(What you will do):
Retrieve each line that contains the word "detailed" from the entries below.

[[ Material provided open ]]

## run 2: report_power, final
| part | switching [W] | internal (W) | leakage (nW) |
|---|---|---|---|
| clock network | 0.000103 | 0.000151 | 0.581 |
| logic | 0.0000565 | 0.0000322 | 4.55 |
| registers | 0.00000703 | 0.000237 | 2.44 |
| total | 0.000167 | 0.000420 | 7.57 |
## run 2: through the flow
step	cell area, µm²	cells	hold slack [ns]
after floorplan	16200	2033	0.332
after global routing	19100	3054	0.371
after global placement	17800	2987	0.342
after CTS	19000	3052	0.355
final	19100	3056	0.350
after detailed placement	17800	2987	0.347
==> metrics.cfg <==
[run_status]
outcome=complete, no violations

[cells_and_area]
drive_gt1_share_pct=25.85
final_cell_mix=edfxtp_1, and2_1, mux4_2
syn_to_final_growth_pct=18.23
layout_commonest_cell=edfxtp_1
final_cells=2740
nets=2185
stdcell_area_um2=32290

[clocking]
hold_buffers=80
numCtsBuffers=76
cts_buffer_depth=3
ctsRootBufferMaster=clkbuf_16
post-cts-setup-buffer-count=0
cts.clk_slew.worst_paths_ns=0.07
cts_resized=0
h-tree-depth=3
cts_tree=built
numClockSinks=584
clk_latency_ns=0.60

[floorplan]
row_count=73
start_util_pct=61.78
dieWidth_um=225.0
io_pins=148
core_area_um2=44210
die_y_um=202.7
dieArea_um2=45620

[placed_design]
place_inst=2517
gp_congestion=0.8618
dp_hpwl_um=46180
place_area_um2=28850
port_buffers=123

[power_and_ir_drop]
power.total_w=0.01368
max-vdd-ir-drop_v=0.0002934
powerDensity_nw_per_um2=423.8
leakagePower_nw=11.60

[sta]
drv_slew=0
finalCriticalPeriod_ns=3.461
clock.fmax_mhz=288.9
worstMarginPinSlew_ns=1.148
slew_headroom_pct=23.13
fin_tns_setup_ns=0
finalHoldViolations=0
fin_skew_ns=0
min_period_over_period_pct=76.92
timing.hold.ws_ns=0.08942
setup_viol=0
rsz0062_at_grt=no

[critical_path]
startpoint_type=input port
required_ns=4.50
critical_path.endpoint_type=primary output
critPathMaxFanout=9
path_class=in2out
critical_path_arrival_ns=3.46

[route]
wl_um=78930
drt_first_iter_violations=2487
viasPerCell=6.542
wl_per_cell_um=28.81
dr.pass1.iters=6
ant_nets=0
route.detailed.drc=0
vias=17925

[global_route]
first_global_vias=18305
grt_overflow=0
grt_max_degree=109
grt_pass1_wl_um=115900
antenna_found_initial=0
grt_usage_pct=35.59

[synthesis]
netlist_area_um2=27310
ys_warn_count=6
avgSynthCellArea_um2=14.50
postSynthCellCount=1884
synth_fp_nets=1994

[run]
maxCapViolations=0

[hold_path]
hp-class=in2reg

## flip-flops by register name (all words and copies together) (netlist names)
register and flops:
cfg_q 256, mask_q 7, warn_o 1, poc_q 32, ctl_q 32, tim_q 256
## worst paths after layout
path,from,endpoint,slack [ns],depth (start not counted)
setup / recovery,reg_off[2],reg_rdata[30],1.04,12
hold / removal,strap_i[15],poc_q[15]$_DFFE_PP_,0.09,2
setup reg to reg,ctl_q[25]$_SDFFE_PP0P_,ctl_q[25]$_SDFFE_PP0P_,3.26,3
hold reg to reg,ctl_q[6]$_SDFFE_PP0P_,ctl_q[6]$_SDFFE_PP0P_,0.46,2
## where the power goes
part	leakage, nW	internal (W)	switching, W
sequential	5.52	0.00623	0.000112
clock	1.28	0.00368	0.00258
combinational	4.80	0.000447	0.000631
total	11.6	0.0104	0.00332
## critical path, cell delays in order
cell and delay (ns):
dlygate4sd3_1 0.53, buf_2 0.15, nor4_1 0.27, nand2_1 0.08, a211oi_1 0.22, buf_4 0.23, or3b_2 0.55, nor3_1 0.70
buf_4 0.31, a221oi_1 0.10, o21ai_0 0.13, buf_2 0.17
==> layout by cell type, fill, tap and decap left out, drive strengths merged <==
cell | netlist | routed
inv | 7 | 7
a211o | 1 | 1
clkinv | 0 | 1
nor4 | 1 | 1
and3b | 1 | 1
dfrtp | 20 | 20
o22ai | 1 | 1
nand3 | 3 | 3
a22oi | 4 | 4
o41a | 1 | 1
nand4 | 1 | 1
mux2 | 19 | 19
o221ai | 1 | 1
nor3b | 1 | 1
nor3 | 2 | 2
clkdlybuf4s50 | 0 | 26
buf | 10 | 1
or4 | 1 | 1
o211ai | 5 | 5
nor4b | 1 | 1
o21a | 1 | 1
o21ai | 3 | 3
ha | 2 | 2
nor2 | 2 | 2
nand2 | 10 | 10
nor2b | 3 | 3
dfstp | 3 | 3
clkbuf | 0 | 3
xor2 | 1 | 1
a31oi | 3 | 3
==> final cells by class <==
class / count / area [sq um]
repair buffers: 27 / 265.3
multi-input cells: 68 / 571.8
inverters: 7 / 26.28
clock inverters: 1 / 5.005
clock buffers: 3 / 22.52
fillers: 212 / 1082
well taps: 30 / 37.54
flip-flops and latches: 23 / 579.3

[[ Material provided closed ]]

(Result of the exercise):
after detailed placement	17800	2987	0.347
route.detailed.drc=0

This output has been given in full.